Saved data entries
------------------------------------

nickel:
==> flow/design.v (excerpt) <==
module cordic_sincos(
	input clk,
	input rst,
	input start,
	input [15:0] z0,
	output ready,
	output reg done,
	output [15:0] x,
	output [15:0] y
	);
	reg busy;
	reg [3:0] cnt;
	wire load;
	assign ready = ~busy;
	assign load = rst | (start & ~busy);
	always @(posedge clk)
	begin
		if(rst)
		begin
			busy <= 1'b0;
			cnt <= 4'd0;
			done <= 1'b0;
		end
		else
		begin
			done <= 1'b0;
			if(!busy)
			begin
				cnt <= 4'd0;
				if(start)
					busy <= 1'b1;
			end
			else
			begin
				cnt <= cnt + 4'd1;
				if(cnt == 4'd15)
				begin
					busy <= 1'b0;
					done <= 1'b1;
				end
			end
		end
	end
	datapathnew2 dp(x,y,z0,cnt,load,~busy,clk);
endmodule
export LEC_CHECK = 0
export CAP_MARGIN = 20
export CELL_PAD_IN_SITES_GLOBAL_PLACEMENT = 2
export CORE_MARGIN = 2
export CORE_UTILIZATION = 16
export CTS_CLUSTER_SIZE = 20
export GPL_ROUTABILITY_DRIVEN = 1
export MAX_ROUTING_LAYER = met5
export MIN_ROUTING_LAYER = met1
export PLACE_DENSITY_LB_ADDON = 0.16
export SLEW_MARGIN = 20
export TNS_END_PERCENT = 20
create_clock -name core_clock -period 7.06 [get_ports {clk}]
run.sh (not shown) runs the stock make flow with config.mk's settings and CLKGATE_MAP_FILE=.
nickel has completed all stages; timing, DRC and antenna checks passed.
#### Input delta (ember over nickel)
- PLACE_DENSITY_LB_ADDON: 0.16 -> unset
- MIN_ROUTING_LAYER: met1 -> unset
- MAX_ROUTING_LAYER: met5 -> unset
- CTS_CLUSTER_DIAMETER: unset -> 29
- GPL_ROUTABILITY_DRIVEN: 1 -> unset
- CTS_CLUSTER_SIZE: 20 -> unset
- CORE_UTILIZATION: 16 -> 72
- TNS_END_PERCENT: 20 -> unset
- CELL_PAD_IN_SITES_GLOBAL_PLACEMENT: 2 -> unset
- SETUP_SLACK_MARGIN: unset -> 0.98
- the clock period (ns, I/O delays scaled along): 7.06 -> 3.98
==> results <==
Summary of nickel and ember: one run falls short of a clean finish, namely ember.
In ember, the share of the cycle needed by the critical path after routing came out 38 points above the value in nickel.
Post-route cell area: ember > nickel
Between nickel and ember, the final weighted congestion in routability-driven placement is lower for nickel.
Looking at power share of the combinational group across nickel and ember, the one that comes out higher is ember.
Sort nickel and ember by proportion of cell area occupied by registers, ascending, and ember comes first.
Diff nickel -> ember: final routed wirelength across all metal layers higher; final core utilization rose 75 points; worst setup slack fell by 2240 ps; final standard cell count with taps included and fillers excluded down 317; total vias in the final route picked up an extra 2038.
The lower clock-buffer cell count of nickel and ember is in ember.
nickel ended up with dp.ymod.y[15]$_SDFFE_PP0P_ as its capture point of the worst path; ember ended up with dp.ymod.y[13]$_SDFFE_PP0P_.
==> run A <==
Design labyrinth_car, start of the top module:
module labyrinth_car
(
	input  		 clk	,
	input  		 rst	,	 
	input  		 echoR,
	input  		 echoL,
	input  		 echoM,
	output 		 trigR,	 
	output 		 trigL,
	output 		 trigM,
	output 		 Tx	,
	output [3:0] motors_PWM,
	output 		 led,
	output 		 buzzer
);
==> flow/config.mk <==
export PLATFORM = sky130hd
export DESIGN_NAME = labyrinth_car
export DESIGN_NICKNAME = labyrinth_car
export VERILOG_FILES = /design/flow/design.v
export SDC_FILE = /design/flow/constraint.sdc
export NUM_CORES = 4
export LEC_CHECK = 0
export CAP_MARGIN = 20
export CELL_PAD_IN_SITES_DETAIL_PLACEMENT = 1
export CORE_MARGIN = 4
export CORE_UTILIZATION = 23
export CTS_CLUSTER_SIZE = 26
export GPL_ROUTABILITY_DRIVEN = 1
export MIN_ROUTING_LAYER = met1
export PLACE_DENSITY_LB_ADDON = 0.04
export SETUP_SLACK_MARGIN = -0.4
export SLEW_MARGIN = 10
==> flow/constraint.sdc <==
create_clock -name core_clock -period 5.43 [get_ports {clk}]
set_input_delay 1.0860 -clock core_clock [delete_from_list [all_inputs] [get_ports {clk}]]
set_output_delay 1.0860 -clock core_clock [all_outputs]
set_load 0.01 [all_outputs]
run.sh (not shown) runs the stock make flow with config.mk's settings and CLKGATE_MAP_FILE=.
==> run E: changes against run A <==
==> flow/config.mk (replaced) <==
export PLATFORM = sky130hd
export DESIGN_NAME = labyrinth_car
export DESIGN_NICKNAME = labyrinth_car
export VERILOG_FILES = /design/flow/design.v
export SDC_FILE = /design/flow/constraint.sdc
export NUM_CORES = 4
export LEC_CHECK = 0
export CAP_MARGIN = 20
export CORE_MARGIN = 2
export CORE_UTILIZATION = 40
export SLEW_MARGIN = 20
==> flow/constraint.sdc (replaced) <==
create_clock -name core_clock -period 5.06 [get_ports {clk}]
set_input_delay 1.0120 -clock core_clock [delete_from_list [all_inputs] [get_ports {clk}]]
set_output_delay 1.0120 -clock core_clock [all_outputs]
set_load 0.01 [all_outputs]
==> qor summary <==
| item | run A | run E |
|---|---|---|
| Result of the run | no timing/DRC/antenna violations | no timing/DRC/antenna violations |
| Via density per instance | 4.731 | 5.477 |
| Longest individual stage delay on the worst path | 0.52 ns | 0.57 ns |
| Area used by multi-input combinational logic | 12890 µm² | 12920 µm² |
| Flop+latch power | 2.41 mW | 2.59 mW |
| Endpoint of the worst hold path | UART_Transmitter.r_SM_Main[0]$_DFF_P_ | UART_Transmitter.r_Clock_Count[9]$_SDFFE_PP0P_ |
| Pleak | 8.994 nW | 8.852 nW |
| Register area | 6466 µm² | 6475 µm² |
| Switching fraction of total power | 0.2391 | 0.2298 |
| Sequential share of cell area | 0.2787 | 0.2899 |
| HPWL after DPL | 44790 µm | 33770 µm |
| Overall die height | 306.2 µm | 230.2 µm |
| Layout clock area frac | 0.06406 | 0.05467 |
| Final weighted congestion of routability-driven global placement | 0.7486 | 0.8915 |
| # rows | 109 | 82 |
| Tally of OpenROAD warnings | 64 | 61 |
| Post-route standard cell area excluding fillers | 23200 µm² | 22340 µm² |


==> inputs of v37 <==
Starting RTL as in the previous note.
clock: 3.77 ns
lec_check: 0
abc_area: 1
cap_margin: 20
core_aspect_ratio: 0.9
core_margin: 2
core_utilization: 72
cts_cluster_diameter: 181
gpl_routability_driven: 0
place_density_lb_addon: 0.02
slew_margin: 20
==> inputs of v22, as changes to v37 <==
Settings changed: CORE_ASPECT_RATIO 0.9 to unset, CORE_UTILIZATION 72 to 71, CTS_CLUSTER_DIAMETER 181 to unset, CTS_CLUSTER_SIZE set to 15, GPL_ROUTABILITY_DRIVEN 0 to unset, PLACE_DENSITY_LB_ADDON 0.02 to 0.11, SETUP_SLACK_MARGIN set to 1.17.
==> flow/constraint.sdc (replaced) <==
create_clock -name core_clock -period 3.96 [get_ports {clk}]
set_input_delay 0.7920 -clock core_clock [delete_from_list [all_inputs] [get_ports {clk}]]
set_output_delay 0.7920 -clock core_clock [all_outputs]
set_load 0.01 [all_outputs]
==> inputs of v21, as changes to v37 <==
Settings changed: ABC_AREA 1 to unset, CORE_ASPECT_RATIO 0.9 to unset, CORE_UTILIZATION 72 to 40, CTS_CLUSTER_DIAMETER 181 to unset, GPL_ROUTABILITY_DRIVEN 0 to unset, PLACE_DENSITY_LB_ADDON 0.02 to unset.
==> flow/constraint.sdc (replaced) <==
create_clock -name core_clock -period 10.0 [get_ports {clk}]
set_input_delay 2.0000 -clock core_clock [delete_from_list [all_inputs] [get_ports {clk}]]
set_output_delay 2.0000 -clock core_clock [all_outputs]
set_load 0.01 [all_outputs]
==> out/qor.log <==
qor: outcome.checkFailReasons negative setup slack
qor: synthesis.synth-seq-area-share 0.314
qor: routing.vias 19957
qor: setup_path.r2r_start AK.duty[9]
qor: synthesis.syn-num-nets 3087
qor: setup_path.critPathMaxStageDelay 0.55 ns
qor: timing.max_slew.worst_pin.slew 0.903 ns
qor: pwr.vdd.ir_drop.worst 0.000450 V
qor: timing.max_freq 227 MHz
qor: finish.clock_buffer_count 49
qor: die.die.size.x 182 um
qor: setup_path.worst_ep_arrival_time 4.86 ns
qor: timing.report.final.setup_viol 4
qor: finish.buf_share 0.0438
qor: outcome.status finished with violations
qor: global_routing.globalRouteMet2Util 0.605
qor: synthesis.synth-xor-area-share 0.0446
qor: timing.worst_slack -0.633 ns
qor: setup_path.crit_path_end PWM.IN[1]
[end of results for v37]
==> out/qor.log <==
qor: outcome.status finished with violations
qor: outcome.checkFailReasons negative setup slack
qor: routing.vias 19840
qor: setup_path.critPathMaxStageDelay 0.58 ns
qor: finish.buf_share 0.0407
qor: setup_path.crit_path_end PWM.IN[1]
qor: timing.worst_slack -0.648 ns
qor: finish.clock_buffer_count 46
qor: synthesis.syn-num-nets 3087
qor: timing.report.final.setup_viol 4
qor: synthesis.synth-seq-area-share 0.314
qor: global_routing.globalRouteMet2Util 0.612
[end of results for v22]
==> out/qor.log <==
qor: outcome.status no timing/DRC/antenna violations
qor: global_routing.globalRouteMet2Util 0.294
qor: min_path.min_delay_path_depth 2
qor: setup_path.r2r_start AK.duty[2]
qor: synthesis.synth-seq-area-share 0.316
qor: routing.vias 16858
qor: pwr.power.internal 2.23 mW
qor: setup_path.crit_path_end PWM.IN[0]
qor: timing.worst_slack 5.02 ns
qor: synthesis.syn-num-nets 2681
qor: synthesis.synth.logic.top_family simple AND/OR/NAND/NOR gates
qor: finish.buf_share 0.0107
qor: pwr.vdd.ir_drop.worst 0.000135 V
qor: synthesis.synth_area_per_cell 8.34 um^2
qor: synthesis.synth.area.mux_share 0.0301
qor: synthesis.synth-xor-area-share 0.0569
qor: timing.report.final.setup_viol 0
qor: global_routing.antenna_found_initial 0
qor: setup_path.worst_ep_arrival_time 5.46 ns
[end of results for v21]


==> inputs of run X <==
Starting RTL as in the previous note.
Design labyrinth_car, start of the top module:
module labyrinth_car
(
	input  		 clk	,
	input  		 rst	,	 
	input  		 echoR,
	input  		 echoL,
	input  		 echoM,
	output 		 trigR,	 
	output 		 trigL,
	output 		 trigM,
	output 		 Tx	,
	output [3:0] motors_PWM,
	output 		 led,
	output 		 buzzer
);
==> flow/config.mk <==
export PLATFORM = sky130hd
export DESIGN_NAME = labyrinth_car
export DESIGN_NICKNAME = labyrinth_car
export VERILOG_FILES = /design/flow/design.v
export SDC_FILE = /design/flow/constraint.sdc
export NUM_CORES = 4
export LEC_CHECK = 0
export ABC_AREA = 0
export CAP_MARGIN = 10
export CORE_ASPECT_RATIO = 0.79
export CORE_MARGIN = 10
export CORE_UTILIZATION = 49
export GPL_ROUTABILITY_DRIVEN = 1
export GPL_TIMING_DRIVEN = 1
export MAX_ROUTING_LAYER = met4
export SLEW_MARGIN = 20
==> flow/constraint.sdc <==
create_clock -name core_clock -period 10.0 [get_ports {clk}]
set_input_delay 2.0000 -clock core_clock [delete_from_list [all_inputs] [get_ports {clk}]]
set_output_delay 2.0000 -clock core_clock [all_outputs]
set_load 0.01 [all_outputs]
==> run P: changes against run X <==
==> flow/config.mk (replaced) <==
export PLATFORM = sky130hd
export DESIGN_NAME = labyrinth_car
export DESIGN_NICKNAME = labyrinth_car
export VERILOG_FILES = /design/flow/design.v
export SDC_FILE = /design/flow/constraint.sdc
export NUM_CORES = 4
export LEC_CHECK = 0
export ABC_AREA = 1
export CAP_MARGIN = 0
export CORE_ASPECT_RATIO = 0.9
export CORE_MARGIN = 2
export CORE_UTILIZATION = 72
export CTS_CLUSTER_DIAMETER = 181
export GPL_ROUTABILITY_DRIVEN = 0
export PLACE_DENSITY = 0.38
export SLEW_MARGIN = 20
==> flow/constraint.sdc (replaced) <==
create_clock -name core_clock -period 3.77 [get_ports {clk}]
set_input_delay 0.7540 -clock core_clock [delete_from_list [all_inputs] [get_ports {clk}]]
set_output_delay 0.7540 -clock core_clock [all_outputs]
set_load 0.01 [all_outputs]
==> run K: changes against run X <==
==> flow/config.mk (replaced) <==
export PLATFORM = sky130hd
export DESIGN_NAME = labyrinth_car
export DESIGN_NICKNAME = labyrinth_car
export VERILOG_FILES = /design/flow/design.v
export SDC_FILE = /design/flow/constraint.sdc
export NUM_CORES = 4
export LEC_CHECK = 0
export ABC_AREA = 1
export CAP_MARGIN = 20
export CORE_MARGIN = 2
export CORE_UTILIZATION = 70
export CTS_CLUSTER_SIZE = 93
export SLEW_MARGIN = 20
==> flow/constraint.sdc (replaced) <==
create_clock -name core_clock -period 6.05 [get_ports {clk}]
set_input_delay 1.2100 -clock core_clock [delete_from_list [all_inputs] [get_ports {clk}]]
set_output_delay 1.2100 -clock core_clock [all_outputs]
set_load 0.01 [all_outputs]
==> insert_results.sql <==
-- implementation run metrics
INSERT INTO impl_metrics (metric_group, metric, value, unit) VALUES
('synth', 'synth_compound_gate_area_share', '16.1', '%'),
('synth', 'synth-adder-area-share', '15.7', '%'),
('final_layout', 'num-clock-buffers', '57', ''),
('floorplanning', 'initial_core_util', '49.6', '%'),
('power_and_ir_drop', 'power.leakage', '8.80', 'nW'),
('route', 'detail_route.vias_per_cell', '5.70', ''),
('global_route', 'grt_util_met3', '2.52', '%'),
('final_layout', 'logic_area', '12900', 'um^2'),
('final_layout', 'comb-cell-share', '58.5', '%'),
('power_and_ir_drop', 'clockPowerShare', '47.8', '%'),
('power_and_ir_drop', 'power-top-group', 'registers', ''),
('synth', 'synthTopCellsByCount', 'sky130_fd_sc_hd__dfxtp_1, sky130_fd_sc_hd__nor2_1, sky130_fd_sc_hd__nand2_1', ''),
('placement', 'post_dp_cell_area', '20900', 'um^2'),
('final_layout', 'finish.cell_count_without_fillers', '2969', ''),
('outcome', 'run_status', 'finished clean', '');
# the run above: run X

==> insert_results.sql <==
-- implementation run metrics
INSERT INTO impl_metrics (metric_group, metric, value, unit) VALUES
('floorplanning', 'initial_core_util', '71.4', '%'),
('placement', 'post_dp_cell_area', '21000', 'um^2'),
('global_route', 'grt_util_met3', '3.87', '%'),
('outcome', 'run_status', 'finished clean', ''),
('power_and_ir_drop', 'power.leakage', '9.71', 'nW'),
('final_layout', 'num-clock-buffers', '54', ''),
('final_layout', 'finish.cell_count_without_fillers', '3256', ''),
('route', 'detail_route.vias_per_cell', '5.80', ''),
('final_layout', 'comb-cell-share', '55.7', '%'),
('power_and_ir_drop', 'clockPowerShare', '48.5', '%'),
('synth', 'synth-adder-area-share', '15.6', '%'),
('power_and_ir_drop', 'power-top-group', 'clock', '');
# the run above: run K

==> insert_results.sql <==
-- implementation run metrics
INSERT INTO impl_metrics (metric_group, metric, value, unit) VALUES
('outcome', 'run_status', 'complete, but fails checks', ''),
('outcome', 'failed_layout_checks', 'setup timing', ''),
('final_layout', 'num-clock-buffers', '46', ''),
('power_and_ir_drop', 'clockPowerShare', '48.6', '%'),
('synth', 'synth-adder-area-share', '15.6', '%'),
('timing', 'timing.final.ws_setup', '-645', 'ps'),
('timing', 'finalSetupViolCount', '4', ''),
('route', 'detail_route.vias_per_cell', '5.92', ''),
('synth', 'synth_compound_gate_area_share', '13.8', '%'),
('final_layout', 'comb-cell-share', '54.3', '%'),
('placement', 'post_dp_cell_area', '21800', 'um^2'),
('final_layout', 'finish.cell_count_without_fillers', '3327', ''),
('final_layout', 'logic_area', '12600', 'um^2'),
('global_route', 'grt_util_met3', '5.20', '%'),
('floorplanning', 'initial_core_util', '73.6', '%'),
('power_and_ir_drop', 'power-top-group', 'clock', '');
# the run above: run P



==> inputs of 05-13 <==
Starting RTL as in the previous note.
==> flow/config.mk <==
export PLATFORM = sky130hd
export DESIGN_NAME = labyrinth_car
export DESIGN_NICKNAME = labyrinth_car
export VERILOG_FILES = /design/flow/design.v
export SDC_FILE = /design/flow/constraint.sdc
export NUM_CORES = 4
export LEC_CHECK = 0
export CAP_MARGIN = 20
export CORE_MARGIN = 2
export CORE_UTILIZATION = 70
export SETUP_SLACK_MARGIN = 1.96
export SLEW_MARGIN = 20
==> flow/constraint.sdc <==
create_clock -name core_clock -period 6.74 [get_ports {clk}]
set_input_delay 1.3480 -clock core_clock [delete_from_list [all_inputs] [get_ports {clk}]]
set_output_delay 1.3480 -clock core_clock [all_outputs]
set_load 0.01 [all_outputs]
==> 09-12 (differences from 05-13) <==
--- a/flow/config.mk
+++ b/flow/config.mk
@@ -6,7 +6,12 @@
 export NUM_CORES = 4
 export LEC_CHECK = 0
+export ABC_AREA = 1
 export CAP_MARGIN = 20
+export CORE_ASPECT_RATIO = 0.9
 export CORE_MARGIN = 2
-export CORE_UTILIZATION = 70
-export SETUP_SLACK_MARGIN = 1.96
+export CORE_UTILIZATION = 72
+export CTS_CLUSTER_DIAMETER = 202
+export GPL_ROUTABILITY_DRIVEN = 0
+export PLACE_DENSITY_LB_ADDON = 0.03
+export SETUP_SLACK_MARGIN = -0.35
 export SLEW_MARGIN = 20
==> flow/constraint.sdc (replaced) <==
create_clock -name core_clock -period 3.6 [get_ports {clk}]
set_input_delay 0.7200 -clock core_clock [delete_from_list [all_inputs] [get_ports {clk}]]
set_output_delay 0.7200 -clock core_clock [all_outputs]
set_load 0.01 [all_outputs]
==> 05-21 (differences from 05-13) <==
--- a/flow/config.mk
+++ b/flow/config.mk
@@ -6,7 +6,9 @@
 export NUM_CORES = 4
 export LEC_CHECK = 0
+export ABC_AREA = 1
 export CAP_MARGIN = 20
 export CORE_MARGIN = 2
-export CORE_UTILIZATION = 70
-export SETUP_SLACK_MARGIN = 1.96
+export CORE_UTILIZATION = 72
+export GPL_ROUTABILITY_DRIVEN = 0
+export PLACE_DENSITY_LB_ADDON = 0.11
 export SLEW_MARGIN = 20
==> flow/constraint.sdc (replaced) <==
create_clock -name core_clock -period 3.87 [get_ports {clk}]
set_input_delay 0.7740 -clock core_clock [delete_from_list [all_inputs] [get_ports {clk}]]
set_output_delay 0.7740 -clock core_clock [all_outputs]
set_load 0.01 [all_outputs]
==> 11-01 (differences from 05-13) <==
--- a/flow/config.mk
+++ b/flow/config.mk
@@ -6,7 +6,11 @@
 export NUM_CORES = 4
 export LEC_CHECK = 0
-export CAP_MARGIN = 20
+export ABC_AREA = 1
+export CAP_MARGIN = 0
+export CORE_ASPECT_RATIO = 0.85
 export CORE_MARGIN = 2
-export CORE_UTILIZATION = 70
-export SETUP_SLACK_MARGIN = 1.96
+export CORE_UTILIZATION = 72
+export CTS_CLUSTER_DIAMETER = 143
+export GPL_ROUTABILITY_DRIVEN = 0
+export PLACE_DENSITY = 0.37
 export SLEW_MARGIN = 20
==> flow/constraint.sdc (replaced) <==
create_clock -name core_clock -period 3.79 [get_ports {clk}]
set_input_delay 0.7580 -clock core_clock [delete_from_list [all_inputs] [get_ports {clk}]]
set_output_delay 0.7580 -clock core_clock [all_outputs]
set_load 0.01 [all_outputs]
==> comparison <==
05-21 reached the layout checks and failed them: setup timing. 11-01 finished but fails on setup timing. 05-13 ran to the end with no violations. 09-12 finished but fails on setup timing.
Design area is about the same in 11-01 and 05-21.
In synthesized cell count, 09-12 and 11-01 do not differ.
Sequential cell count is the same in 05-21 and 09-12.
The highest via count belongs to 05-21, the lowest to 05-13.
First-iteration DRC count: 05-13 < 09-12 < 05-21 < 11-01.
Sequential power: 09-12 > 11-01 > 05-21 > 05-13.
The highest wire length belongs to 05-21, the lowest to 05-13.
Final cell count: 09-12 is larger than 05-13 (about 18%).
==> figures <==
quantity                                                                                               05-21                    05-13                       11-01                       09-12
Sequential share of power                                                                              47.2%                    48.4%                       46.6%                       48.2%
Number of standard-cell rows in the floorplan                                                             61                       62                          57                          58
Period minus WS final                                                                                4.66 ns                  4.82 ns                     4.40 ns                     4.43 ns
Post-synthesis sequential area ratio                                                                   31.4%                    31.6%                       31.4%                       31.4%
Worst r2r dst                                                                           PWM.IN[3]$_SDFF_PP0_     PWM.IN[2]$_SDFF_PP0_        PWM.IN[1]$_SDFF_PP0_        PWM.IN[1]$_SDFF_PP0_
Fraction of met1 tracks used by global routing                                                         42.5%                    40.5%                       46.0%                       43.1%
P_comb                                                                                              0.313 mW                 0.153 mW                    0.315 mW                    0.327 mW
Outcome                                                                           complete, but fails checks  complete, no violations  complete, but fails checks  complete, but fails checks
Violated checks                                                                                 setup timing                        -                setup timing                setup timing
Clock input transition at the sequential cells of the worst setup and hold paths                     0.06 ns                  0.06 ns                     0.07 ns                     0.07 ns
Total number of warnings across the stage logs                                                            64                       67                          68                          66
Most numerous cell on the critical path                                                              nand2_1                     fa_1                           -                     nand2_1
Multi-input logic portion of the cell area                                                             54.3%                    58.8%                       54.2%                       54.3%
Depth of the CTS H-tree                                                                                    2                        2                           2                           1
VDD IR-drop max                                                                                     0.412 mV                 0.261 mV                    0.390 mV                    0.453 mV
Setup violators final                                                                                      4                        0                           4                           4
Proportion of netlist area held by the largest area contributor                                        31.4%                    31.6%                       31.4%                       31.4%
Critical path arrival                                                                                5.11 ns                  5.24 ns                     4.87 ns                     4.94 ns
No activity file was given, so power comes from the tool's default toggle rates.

------------------------------------

Aim of the exercise –
From the entries above, extract only the lines running from the one containing "Summary of nickel" through the one containing "Sort nickel and", inclusive.

Answer section –
Summary of nickel and ember: one run falls short of a clean finish, namely ember.
In ember, the share of the cycle needed by the critical path after routing came out 38 points above the value in nickel.
Post-route cell area: ember > nickel
Between nickel and ember, the final weighted congestion in routability-driven placement is lower for nickel.
Looking at power share of the combinational group across nickel and ember, the one that comes out higher is ember.
Sort nickel and ember by proportion of cell area occupied by registers, ascending, and ember comes first.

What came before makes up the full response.